In 2004, this enormous three-disc package appeared in a Tower Records (R.I.P) that John and I would visit in the O.C. city of Brea. As impressed as we were with this new reissue, neither John or I bought it that day for some unexplainable reason. Now in 2008, as we Kinks fans celebrate this album's 40th anniversary, I have my very own copy of this deluxe version of what is undoubtedly The Kinks' finest hour ever to be pressed on vinyl! In the liner notes to this edition, Pete Townsend of The Who is quoted as saying that "Village Green" is Ray Davies' very own "Sgt. Pepper" and I couldn't agree more (and neither could John for that matter). Disc One features a newly remastered stereo version, disc two the mono, and disc three is chock full of rarities. You'll get to hear some previously unreleased mixes, jams, and songs that were to be possibly included on the album such as "Berkely Mews," "Misty Water," and "Rosemary Rose" (not to mention the all too true and hilarious "Where Did My Spring Go?" which is worth the price of admission alone if you ask me). Some of these tracks were first issued on either "The Kink Kronikles" in 1972 or "The Great Lost Kinks Album" in 1973, both on Reprise. And while "Kink Kronikles" is still in print, "The Great Lost Kinks Album" has LONG been deleted from the band's catalog making it a highly sought out Kinks collector's item!

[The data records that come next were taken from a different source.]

## src/rtl/hier_irq_pkg.sv

```systemverilog
package hier_irq_pkg;
  typedef enum logic [2:0] {
    ADDR_SUM  = 3'd0,
    ADDR_PRI  = 3'd1,
    ADDR_EXT  = 3'd2,
    ADDR_PMSK = 3'd3,
    ADDR_EMSK = 3'd4
  } reg_addr_e;

  localparam int SUM_PRI_BIT = 0;
  localparam int SUM_EXT_BIT = 1;
  localparam int SUM_W       = 2;
endpackage

```

## src/rtl/hier_irq_bank.sv

```systemverilog
module hier_irq_bank #(
  parameter int W = 3
) (
  input  logic         clk,
  input  logic         rst_n,
  input  logic [W-1:0] ev,
  input  logic         clr,
  input  logic         mask_we,
  input  logic [W-1:0] mask_wd,
  output logic [W-1:0] pend,
  output logic [W-1:0] mask,
  output logic [W-1:0] vis,
  output logic         any_vis
);
  function automatic logic [W-1:0] visible_of(logic [W-1:0] p, logic [W-1:0] m);
    return p & ~m;
  endfunction

  function automatic logic [W-1:0] next_pend(logic [W-1:0] p, logic [W-1:0] m,
                                             logic c, logic [W-1:0] e);
    logic [W-1:0] drop;
    drop = c ? visible_of(p, m) : '0;
    return (p & ~drop) | e;
  endfunction

  assign vis     = visible_of(pend, mask);
  assign any_vis = |vis;

  always_ff @(posedge clk or negedge rst_n) begin
    if (!rst_n) begin
      pend <= '0;
      mask <= '1;
    end else begin
      pend <= next_pend(pend, mask, clr, ev);
      if (mask_we) mask <= mask_wd;
    end
  end
endmodule

```

## src/rtl/hier_irq_ctrl.sv

```systemverilog
module hier_irq_ctrl
  import hier_irq_pkg::*;
#(
  parameter int PRI_W  = 3,
  parameter int EXT_W  = 5,
  parameter int DATA_W = 8
) (
  input  logic              clk,
  input  logic              rst_n,
  input  logic [2:0]        reg_addr,
  input  logic              reg_wr,
  input  logic              reg_rd,
  input  logic [DATA_W-1:0] reg_wdata,
  output logic [DATA_W-1:0] reg_rdata,
  input  logic [PRI_W-1:0]  evt_pri,
  input  logic [EXT_W-1:0]  evt_ext,
  output logic              irq
);
  logic [PRI_W-1:0] pri_pend, pri_mask, pri_vis;
  logic [EXT_W-1:0] ext_pend, ext_mask, ext_vis;
  logic             pri_any, ext_any;
  logic             pri_clr, ext_clr, pmsk_we, emsk_we;
  logic [SUM_W-1:0] sum_reg;

  assign pri_clr = reg_rd && (reg_addr == ADDR_PRI);
  assign ext_clr = reg_rd && (reg_addr == ADDR_EXT);
  assign pmsk_we = reg_wr && (reg_addr == ADDR_PMSK);
  assign emsk_we = reg_wr && (reg_addr == ADDR_EMSK);

  hier_irq_bank #(.W(PRI_W)) u_pri (
    .clk(clk), .rst_n(rst_n), .ev(evt_pri), .clr(pri_clr),
    .mask_we(pmsk_we), .mask_wd(reg_wdata[PRI_W-1:0]),
    .pend(pri_pend), .mask(pri_mask), .vis(pri_vis), .any_vis(pri_any)
  );

  hier_irq_bank #(.W(EXT_W)) u_ext (
    .clk(clk), .rst_n(rst_n), .ev(evt_ext), .clr(ext_clr),
    .mask_we(emsk_we), .mask_wd(reg_wdata[EXT_W-1:0]),
    .pend(ext_pend), .mask(ext_mask), .vis(ext_vis), .any_vis(ext_any)
  );

  always_comb begin
    sum_reg = '0;
    sum_reg[SUM_PRI_BIT] = pri_any;
    sum_reg[SUM_EXT_BIT] = ext_any;
  end

  assign irq = |sum_reg;

  always_comb begin
    reg_rdata = '0;
    case (reg_addr)
      ADDR_SUM:  reg_rdata = DATA_W'(sum_reg);
      ADDR_PRI:  reg_rdata = DATA_W'(pri_vis);
      ADDR_EXT:  reg_rdata = DATA_W'(ext_vis);
      ADDR_PMSK: reg_rdata = DATA_W'(pri_mask);
      ADDR_EMSK: reg_rdata = DATA_W'(ext_mask);
      default:   reg_rdata = '0;
    endcase
  end
endmodule

```

## config.mk

```make
export PLATFORM = sky130hd
export DESIGN_NAME = hier_irq_ctrl
export DESIGN_NICKNAME = d
export VERILOG_FILES = /design/src/rtl/hier_irq_pkg.sv /design/src/rtl/hier_irq_bank.sv /design/src/rtl/hier_irq_ctrl.sv
export SDC_FILE = /design/constraint.sdc
export NUM_CORES = 1
export LEC_CHECK = 0
export BUFFER_PORTS_ARGS = -buffer_cell sky130_fd_sc_hd__clkbuf_2
export CORE_ASPECT_RATIO = 1.5
export CORE_UTILIZATION = 25
export CTS_BUF_LIST = sky130_fd_sc_hd__clkbuf_2 sky130_fd_sc_hd__clkbuf_4 sky130_fd_sc_hd__clkbuf_8
export DETAILED_ROUTE_END_ITERATION = 12
export MAX_ROUTING_LAYER = met4
export SLEW_MARGIN = 20
export SYNTH_ARGS = -nofsm -noshare
export SYNTH_HDL_FRONTEND = slang
export SYNTH_SLANG_ARGS = --single-unit
```

## constraint.sdc

```tcl
create_clock -name clk -period 1.95 [get_ports clk]
set_input_delay 0.2925 -clock clk [delete_from_list [all_inputs] [get_ports clk]]
set_output_delay 0.2925 -clock clk [all_outputs]
set_load 0.01 [all_outputs]
```

# After elaboration in Yosys (flattened, before gate mapping)
# Index checks and enable logic that the tools add are counted.
dict set report word_totals {
  reg_bits 16
  elab_cells 29
}
dict set report op_classes {
  n_eq_ne 4
  n_reduce_logical 8
  muxes 3
  n_bitwise 10
}
# op n
set ops {}
lappend ops {{case mux 5 bit (5 select lines)} 1}
lappend ops {{bitwise AND 5 bit} 2}
lappend ops {{NOT 5 bit} 2}
lappend ops {{OR reduction 8 bit} 1}
lappend ops {{bitwise AND 3 bit} 2}
lappend ops {{== test 3 x 2 -> 1 bit (second input constant)} 2}
lappend ops {{NOT 3 bit} 2}
lappend ops {{2-to-1 mux 5 bit} 1}
lappend ops {{bitwise OR 5 bit} 1}
lappend ops {{OR reduction 5 bit} 1}
lappend ops {{logical AND 1 bit} 4}
lappend ops {{== test 3 x 1 -> 1 bit (second input constant)} 1}
lappend ops {{== test 3 bit (second input constant)} 1}
lappend ops {{zero test 3 bit} 1}
lappend ops {{2-to-1 mux 3 bit} 1}
lappend ops {{bitwise OR 3 bit} 1}
lappend ops {{OR reduction 3 bit} 1}

# Depth between registers and ports, before layout
dict set report logic_depth {
  ltp_word 6
  ltp_mapped 5
  mapped_depth_nobuf 4
}

# By module
# From an unflattened synthesis, not the netlist that was laid out.
dict set report hier_totals {
  hier_cells 85
  area_unflattened_um2 939.7
}
# mod cells_per_inst n_inst seq_area_each_um2 area_each_um2
set by_module_without_submodules {}
lappend by_module_without_submodules {{hier_irq_bank at u_ext} 33 1 256.5 430.4}
lappend by_module_without_submodules {{hier_irq_bank at u_pri} 19 1 153.9 261.5}
lappend by_module_without_submodules {hier_irq_ctrl 33 1 0.0 247.7}

# Least setup slack after synthesis
# OpenSTA, ideal clock, no wires.
dict set report synth_timing {
  path_type {register to output}
  startpoint {register u_ext.mask[2]}
  endpoint {output port irq}
  path_stages_with_launch 5
  path_slack_ns 0.438
  arrival_time_ns 1.219
  n_path_buf 0
  path_cell_list {dfstp_2 inv_1 a2111oi_0 and2_1 nand4b_1}
}
dict set report synth_between {
  elab_chain_cells 3
}
# item line
set synth_lines {}
lappend synth_lines {{start: declaration} hier_irq_bank.sv:11} ;# output logic [W-1:0] mask,
lappend synth_lines {{start signal: assignment} hier_irq_bank.sv:35} ;# if (mask_we) mask <= mask_wd;
lappend synth_lines {{NOT 5 bit} hier_irq_bank.sv:16} ;# return p & ~m;
lappend synth_lines {{bitwise AND 5 bit} hier_irq_bank.sv:16}
lappend synth_lines {{OR reduction 8 bit} hier_irq_ctrl.sv:48} ;# assign irq = |sum_reg;
lappend synth_lines {{end: declaration} hier_irq_ctrl.sv:17} ;# output logic irq
# No other way between the ends.

# Final worst setup path
dict set report layout_timing {
  startpoint {register u_ext.mask[1]}
  endpoint {output port reg_rdata[1]}
}
dict set report layout_between {
  elab_chain_cells 4
}
# item line
set layout_lines {}
lappend layout_lines {{NOT 5 bit} hier_irq_bank.sv:16}
lappend layout_lines {{bitwise AND 5 bit} hier_irq_bank.sv:16}
lappend layout_lines {{OR reduction 5 bit} hier_irq_bank.sv:27} ;# assign any_vis = |vis;
lappend layout_lines {{case mux 5 bit (5 select lines) *} hier_irq_ctrl.sv:52} ;# case (reg_addr)
lappend layout_lines {{end: declaration} hier_irq_ctrl.sv:14} ;# output logic [DATA_W-1:0] reg_rdata,
# Every way passes the cells marked *; elsewhere a longest branch is shown, timed or not.

==> impl_results.rst <==
.. list-table::
   :header-rows: 1

   * - Metric
     - Value
   * - I/O pin count
     - 32
   * - Synth Area per Inst
     - 10.1 µm²
   * - Wire length per cell
     - 12.1 µm
   * - Post-synthesis share of cell area spent on full adders, half adders and majority gates
     - 0%
   * - RR Startpoint
     - u_ext.mask[2]$_DFFE_PN1P_
   * - Category of the critical setup timing path
     - reg2out
   * - Total wirelength of the detailed-routed design
     - 1890 µm
   * - Chip width
     - 50.7 µm
   * - Unrepaired setup endpoints after global routing
     - true
   * - Post-route fraction of the period consumed by the critical path
     - 96.9%
   * - Fraction of post-synthesis cell area in the top cell type by area
     - 23.7%
   * - R2r setup slk
     - 1050 ps
   * - Maximum number of pins on one net before global-route repair
     - 17
   * - First-pass GRT wire length
     - 3010 µm
   * - DP HPWL
     - 1580 µm
   * - Number of remaining DRC errors
     - 0
   * - Clock transition time at the flip-flop clock pins of the worst setup and hold paths
     - 60 ps
   * - Layout Utilization
     - 32.9%
   * - Non-Filler Instances
     - 156
   * - Number of global-route vias before repair
     - 734
   * - Min Clock Period, post-route
     - 1890 ps
   * - Parity-gate share of the synthesized area counting xor and xnor cells
     - 0%
   * - Dominant combinational cell family by area after synthesis
     - simple AND/OR/NAND/NOR gates
   * - Synthesized instance count
     - 88
   * - Async set or reset register ratio after synthesis
     - 100%
   * - Post-synthesis cell type with the largest combined area
     - sky130_fd_sc_hd__dfstp_2
   * - Core Rows
     - 26
   * - Buffer cell driving the clock tree root
     - sky130_fd_sc_hd__clkbuf_8
   * - Layout Nets
     - 139
   * - Worst Setup SP
     - u_ext.mask[1]$_DFFE_PN1P_
   * - Routed Antenna Nets
     - 0
   * - Number of enable-type register cells in the synthesized netlist
     - 0
   * - Min-delay worst type
     - in2reg
   * - Worst Setup Start Kind
     - flop
   * - Number of clock sinks seen by CTS
     - 16
   * - Outcome
     - finished, final reports clean
   * - Post-DR vias/cell
     - 4.66
   * - Crit path capture
     - reg_rdata[1]
   * - Post-Synth Simple-Gate Area
     - 24.5%
   * - Clock H-tree levels
     - 1
   * - Buffers from clock root to sink, at most
     - 2
   * - Antenna violations before repair
     - 0
   * - Remaining Overflow, GRT
     - 0
   * - Worst reg2reg endpoint
     - u_ext.mask[2]$_DFFE_PN1P_
   * - Area of the die
     - 3800 µm²
   * - Clock insertion delay at the later pin of the skew report
     - 250 ps
   * - Leading cell types in the layout, fill and taps excluded
     - sky130_fd_sc_hd__clkbuf_2, sky130_fd_sc_hd__nand2b_1, sky130_fd_sc_hd__o21ai_0
   * - Fraction of the mapped netlist area in compound gates
     - 15.4%
   * - Placer's final routability congestion estimate
     - 0.804
   * - Seq/Total Area, Yosys
     - 46.2%
   * - Worst setup skew after layout
     - 0.228 ps
   * - Worst Reg2Reg Path Length in Cells
     - 2
   * - Clock buffer count from CTS
     - 3
   * - Placed cell count
     - 152
   * - Power density over the cells
     - 799 nW/µm²
   * - Overall track demand over capacity in global routing
     - 11.1%
   * - Cell types occupying the most area after synthesis
     - sky130_fd_sc_hd__dfstp_2, sky130_fd_sc_hd__dfrtp_1, sky130_fd_sc_hd__nand2b_1
   * - TritonCTS clock tree
     - yes
   * - Count of routing violations after the opening detailed-route iteration
     - 14
   * - Most used flip-flop cell after synthesis
     - sky130_fd_sc_hd__dfstp_2
   * - Delay of the slowest cell on the worst path
     - 380 ps
   * - Arrival @ worst endpoint
     - 1600 ps
   * - Starting density of the core
     - 26.3%
   * - N_diodes
     - 0
   * - Final Slew Violations
     - 0
   * - Portion of netlist area occupied by mux cells
     - 8.87%
   * - First drt pass iteration count
     - 4
   * - Critical path's top delay family
     - simple AND/OR/NAND/NOR gates
   * - Required time of the critical path
     - 1660 ps
   * - Vias after detailed routing
     - 727
   * - Highest ir drop seen on vdd
     - 0.487 mV
   * - Floorplan core area
     - 3380 µm²
   * - Slowest library cell on the worst path
     - sky130_fd_sc_hd__dfstp_2
   * - Die height
     - 75.0 µm
   * - Crit-path cells
     - nor2b_1 -> a2111oi_4 -> and2_4 -> o41ai_1 -> clkbuf_2
   * - Number of buffers inserted by post-CTS setup repair
     - 0
   * - Final Hold Viols
     - 0
   * - Cell depth of the worst setup path
     - 5
   * - Post-synthesis sequential element count
     - 16
   * - Final setup violating endpoints
     - 0
   * - Count of input and output buffers
     - 25
   * - Endpoint kind of the worst setup timing path
     - output pin
   * - Area of the mapped netlist
     - 888 µm²
   * - Worst-path fanout max
     - 4
   * - Synthesis-to-layout area growth
     - 25.4%
   * - Max Freq
     - 529 MHz
   * - Layout cells sized above 1
     - 42.1%
   * - Distinct cell type count after synthesis
     - 27
   * - Buffering stage count on the worst path with inverters included
     - 1
   * - Most frequent standard cell in the layout excluding fill and tap cells
     - sky130_fd_sc_hd__clkbuf_2
   * - Leakage power summed over all cells
     - 0.445 nW
   * - Total of warnings raised by yosys
     - 0
   * - Max-cap check violation count
     - 0
==> registers in the layout, summed over array words and instances, names as in the netlist <==
| register | cells |
|---|---|
| u_ext.pend | 5 |
| u_ext.mask | 5 |
| u_pri.mask | 3 |
| u_pri.pend | 3 |
==> routing by layer <==
metal,vias up,share of wire (%),track usage (%)
met3,5,3.9,1.21
met4,0,2.5,6.48
li1,358,-,-
met1,337,38,10.5
met2,27,56,21.2
met5,-,0,-
==> worst reg2reg max path: stages (launching register included) <==
cell and delay (ps):
sky130_fd_sc_hd__dfstp_2 530, sky130_fd_sc_hd__inv_1 90, sky130_fd_sc_hd__o21ai_0 200
==> power breakdown <==
part | switching, mW | leakage (nW) | total, mW | internal (mW)
combinational | 0.106 | 0.267 | 0.210 | 0.103
clock | 0.103 | 0.0216 | 0.240 | 0.137
sequential | 0.0377 | 0.156 | 0.440 | 0.402
total | 0.247 | 0.445 | 0.890 | 0.642
==> worst min path at each step <==
stage | start | to | slack (ps) | cells past startpoint
2_1_floorplan | rst_n | u_ext.pend[0]$_DFF_PN0_ | -3 | 0
3_3_place_gp | rst_n | u_ext.pend[4]$_DFF_PN0_ | 230 | 1
3_5_place_dp | rst_n | u_ext.pend[4]$_DFF_PN0_ | 240 | 1
4_1_cts | evt_ext[1] | u_ext.pend[1]$_DFF_PN0_ | 220 | 2
5_1_grt | evt_ext[4] | u_ext.pend[4]$_DFF_PN0_ | 230 | 2
6_report | evt_ext[1] | u_ext.pend[1]$_DFF_PN0_ | 230 | 2
==> layout make-up <==
type	count	area, µm²
Inverter	1	3.75
Clock buffer	3	41.3
Multi-Input combinational cell	68	470
Fill cell	373	2270
Sequential cell	16	410
Tap cell	42	52.6
Timing Repair Buffer	26	135
==> timing repair <==
| item | CTS | global route |
|---|---|---|
| endpoints found under the setup margin | 2 | 2 |
| resized for setup | 2 | 5 |
| pin swaps | 0 | 2 |
| endpoints found under the hold margin | 8 | 0 |
| hold buffers | 1 | 0 |
==> synthesized netlist by cell type, types with 2 or more instances <==
cell type,count
sky130_fd_sc_hd__a21oi_1,4
sky130_fd_sc_hd__a22oi_1,3
sky130_fd_sc_hd__buf_4,3
sky130_fd_sc_hd__dfrtp_1,8
sky130_fd_sc_hd__dfstp_2,8
sky130_fd_sc_hd__mux2_2,7
sky130_fd_sc_hd__nand2_1,2
sky130_fd_sc_hd__nand2b_1,13
sky130_fd_sc_hd__nand3b_1,3
sky130_fd_sc_hd__nor2_1,4
sky130_fd_sc_hd__nor2b_1,5
sky130_fd_sc_hd__nor3b_1,2
sky130_fd_sc_hd__o21ai_0,11
sky130_fd_sc_hd__o22ai_1,2
==> cells by family (layout without fill, tap and decap cells) <==
family          count (synthesis)  in the layout
other cells                     1              3
simple gates                   35             35
buf+inv                         6             30
flops                          16             16
compound gates                 23             23
mux                             7              7
==> stage by stage <==
| stage | TNS, ps | hold slack, ps | worst slack [ps] | instance area, µm² | total power [mW] |
|---|---|---|---|---|---|
| after CTS | 0 | 224 | 11.1 | 1090 | 0.889 |
| after floorplan | 0 | -3.09 | 438 | 896 | 0.566 |
| after global placement | 0 | 226 | 236 | 1040 | 0.632 |
| after global routing | -22.8 | 232 | -22.8 | 1110 | 0.941 |
| final | 0 | 228 | 60.0 | 1110 | 0.890 |
| after detailed placement | 0 | 238 | 199 | 1040 | 0.637 |
Note: power is estimated with default switching activity, not from simulation.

"Village Green" has a rather lengthy recording history with the track "Village Green" itself dating back to Nov. 1966! The album's original release was scheduled for September '68 but Davies pulled it at the last minute to add a couple more songs, those songs being "Last Of The Steam Powered Trains" and "Big Sky." Even with tracks being recorded so far apart from each other, there is a cohesion evident that wouldn't let you think it was so. The main thing that connects "Village Green" is it's central theme, a yearning to return to innocence. To draw upon memories of happier and simpler times, the joys of one's youth, childhood friends and the where-are-they-now theories. "Village Green" is a happy, peaceful, and very nostalgic piece of wax. An album to put on right before bedtime to dream happy dreams. Just open up your imagination and let Ray tell you his stories.
This set will be a treasure trove for fans of this album like John and myself. I like to refer to it as the "Chunk O' Green." Mr. Ray Davies made a very quick transition from the hit single songwriter that penned "You Really Got Me" to the pop-poet laureate of "Village Green." It's a change evident in many of the popular bands from the era with The Beatles, of course, being the most well known for their transformation. The entire world was changing and so were musicians caught up in what was going on, or going wrong for that matter. Ray Davies wanted to bring listeners solace in 1968 with this masterpiece and that's exactly what he achieved. It may have been out of step with the times but never with the human spirit. That yearning that we all someday find our very own Village Green.